While we sat on our perches and waited to be informed over the loudspeaker that our order was ready, a small marine craft docked and the young sailor quickly picked up a bucket of something which I assume was bait for fishing. We collected our grub at the side-window and tucked in. It must have been good - or else we were just hungry - because there wasn't much conversation. Not that we feel the indispensability. Twenty-three years of Mutt & Jeff has its unmistakeable distilling influence.
Prior to putting on the nosebag at the bait shop we had dipped into a swimwear boutique on Gulf of Mexico Drive. Initially we sat on a bench outside the front door waiting for it to open. The sign said ten o'clock but there was still nobody there by ten-thirty. Coincidentally a woman who had also been at the nail salon pulled up in a Mercedes convertible. She recognized us and we exchanged the predictable niceties. We finally gave up waiting and pushed off. I took a chance and purposively drove in the wrong direction in order to force a return past the shop moments later. As luck would have it, the front door was open when we doubled back. The shopkeeper explained - without knowing she had kept us waiting - that she had picked up several boxes of new gear from a supplier. One of the boxes contained precisely the bathing suits we were looking for, so it all felt satisfyingly serendipitous that we had patiently waited. We later walked out with four new suits and a free bottle of Panama Jack "After Sun Lotion" (aloe and cocoa butter). I am discovering that the intense sunshine here promotes my interest in such balms. I have already begun making my way through a tube of Neutrogena helioplex sunscreen and a buttery jar of Nivea cream.

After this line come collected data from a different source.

File: src/prmb_mac.sv
// shared multiply unit: rate scaling, or saturating base + rate * distance
module prmb_mac (
  input  logic                           clk,
  input  logic                           rst,
  input  prmb_pkg::mac_req_t             req,
  input  logic [prmb_pkg::MAP_W-1:0]     base,
  input  logic [prmb_pkg::RATE_W-1:0]    rate,
  input  logic [prmb_pkg::POS_W-1:0]     factor,
  output logic                           done,
  output logic [prmb_pkg::MAP_W-1:0]     result
);

  logic [2:0]                        cnt;
  logic                              op_q;
  logic [prmb_pkg::MAP_W-1:0]        base_q;
  logic [prmb_pkg::RATE_W-1:0]       rate_q;
  logic [prmb_pkg::POS_W-1:0]        factor_q;
  logic [63:0]                       p_lo;
  logic [47:0]                       p_hi;
  logic [prmb_pkg::MAP_W-1:0]        prod_sat;
  logic [31:0]                       mul_a;
  logic [63:0]                       prod;
  logic [80:0]                       prod_full;
  logic [prmb_pkg::MAP_W:0]          sum;

  // one 32x32 multiplier, low then high half of the rate
  assign mul_a = (cnt == 3'd1) ? rate_q[31:0] : {16'b0, rate_q[47:32]};
  assign prod  = {32'b0, mul_a} * {32'b0, factor_q};
  assign prod_full = {17'b0, p_lo} + {1'b0, p_hi, 32'b0};
  assign sum = {1'b0, base_q} + {1'b0, prod_sat};

  always_ff @(posedge clk) begin
    if (rst) begin
      cnt  <= 3'd0;
      done <= 1'b0;
    end else begin
      done <= 1'b0;
      case (cnt)
        3'd0: begin
          if (req.start) begin
            op_q     <= req.op;
            base_q   <= base;
            rate_q   <= rate;
            factor_q <= factor;
            cnt      <= 3'd1;
          end
        end
        3'd1: begin
          p_lo <= prod;
          if (op_q == prmb_pkg::OP_SCALE) begin
            result <= {8'b0, prod[63:16]};
            done   <= 1'b1;
            cnt    <= 3'd0;
          end else begin
            cnt <= 3'd2;
          end
        end
        3'd2: begin
          p_hi <= prod[47:0];
          cnt  <= 3'd3;
        end
        3'd3: begin
          // saturate the full product
          prod_sat <= (prod_full > {25'b0, prmb_pkg::MAP_MAX}) ? prmb_pkg::MAP_MAX
                                                               : prod_full[55:0];
          cnt <= 3'd4;
        end
        3'd4: begin
          result <= sum[prmb_pkg::MAP_W] ? prmb_pkg::MAP_MAX : sum[prmb_pkg::MAP_W-1:0];
          done   <= 1'b1;
          cnt    <= 3'd0;
        end
        default: cnt <= 3'd0;
      endcase
    end
  end

endmodule
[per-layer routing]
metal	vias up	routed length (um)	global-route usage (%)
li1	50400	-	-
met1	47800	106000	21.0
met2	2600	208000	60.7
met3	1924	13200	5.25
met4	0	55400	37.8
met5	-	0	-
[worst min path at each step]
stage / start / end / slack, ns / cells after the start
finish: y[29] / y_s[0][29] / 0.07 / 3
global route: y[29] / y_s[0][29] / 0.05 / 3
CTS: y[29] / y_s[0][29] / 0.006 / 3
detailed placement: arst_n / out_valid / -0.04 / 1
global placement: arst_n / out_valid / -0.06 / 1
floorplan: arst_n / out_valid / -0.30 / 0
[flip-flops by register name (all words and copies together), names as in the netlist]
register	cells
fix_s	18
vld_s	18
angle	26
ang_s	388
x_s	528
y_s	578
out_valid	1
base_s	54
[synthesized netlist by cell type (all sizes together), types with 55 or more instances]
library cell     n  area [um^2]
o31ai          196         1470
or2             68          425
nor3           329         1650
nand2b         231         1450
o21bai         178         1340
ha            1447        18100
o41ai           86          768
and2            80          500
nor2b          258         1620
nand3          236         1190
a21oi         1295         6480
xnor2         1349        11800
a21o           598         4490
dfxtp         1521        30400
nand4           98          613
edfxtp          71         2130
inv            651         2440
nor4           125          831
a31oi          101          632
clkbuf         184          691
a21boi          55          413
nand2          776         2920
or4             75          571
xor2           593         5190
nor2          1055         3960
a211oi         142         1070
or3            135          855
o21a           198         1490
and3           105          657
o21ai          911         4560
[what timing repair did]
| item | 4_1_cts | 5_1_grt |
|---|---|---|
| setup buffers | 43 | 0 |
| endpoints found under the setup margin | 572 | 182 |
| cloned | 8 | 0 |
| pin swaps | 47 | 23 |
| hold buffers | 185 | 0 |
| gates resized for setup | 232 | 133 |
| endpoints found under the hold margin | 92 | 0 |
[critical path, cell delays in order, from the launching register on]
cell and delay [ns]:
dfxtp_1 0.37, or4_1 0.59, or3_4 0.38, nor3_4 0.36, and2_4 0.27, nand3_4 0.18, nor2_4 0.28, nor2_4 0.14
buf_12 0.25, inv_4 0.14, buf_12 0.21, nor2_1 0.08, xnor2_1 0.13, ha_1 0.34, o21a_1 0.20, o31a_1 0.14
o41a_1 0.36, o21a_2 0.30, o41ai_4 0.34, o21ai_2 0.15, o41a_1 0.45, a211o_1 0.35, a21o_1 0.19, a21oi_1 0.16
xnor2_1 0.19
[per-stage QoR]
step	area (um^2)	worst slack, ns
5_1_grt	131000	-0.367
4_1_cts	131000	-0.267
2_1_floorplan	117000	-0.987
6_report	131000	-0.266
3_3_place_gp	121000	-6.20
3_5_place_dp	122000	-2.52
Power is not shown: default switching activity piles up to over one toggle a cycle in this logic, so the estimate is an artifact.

The early morning cosmetic interruption of my daily routine (by which I mean bicycling and sunbathing) had begun to take its toll. One has to question why the urgency to accomplish a bit of shopping and munching on the water even arises. What's the rush! But the crystal blue sky and rising temperatures were for me a powerful allure. Within moments of our return to the apartment I had changed into my bike togs and was off.
I only made it to Bayfront Park - where I paused briefly to check my email - then I turned back. It was already well after noon and a perfect day for dozing by the pool. The weather was hot, I was enervated and my mind was preoccupied with a number of administrative matters relating to the settlement of my late mother's estate. It is not even two weeks since her death but so much has transpired in the interval, including unscheduled reminiscences about her past, how I had been right to assess that she was no longer in full control of her mental faculties, that we had patently done everything possible to improve her last moments on earth. And the contemplation of my own impending mortality and the new state of being an orphan, all commonplace diversions.
How limiting the prospect of the future is on the one hand, yet contemporaneously expansive on the other. There is no detail in the overwhelming interest of utility which escapes analysis. The empirical wins every time! This is as galvanizing as casual clothing on a hot day (though not to say a silk shirt is beyond fathom). I must regrettably caution myself in my zealousness to avoid irrelevant conclusions, a reminder that the future remains perpetually - and sometimes punishingly - unpredictable on any level. Even if things appear irrevocable, the possibility of change persists. Meanwhile a judicious focus on what is attainable within the present vernacular is not without its recommendation. Small wonder so many intellects have attempted to secrete themselves from society - like Henry David Thoreau's "Walden; or, Life in the Woods" - simple living in natural surroundings, a personal declaration of independence, a social experiment, a voyage of spiritual discovery, a manual of self-reliance.
"I went to the woods because I wished to live deliberately, to front only the essential facts of life, and see if I could not learn what it had to teach, and not, when I came to die, discover that I had not lived. I did not wish to live what was not life, living is so dear; nor did I wish to practice resignation, unless it was quite necessary. I wanted to live deep and suck out all the marrow of life, to live so sturdily and Spartan-like as to put to rout all that was not life, to cut a broad swath and shave close, to drive life into a corner, and reduce it to its lowest terms, and, if it proved to be mean, why then to get the whole and genuine meanness of it, and publish its meanness to the world; or if it were sublime, to know it by experience, and be able to give a true account of it in my next excursion."
Henry David Thoreau
The effort for personal growth may indeed be driven by the necessities of life - among them economy, where one lives, what one lives for, reading, sounds, job/hobby, journeys, higher law (including vegetarianism and teetotalism), solitude and visitors.
I won't pretend to have achieved my goal but neither will I admit to defeat. My inherent obsessiveness at times diminishes my capacity for uniformity but I like to think it also inspires me. Whatever arrogance attends the commitment to doing what motivates me is my response to the music I hear however measured or far away.
"Transcendentalism emphasizes subjective intuition over objective empiricism. Adherents believe that individuals are capable of generating completely original insights with little attention and deference to past masters."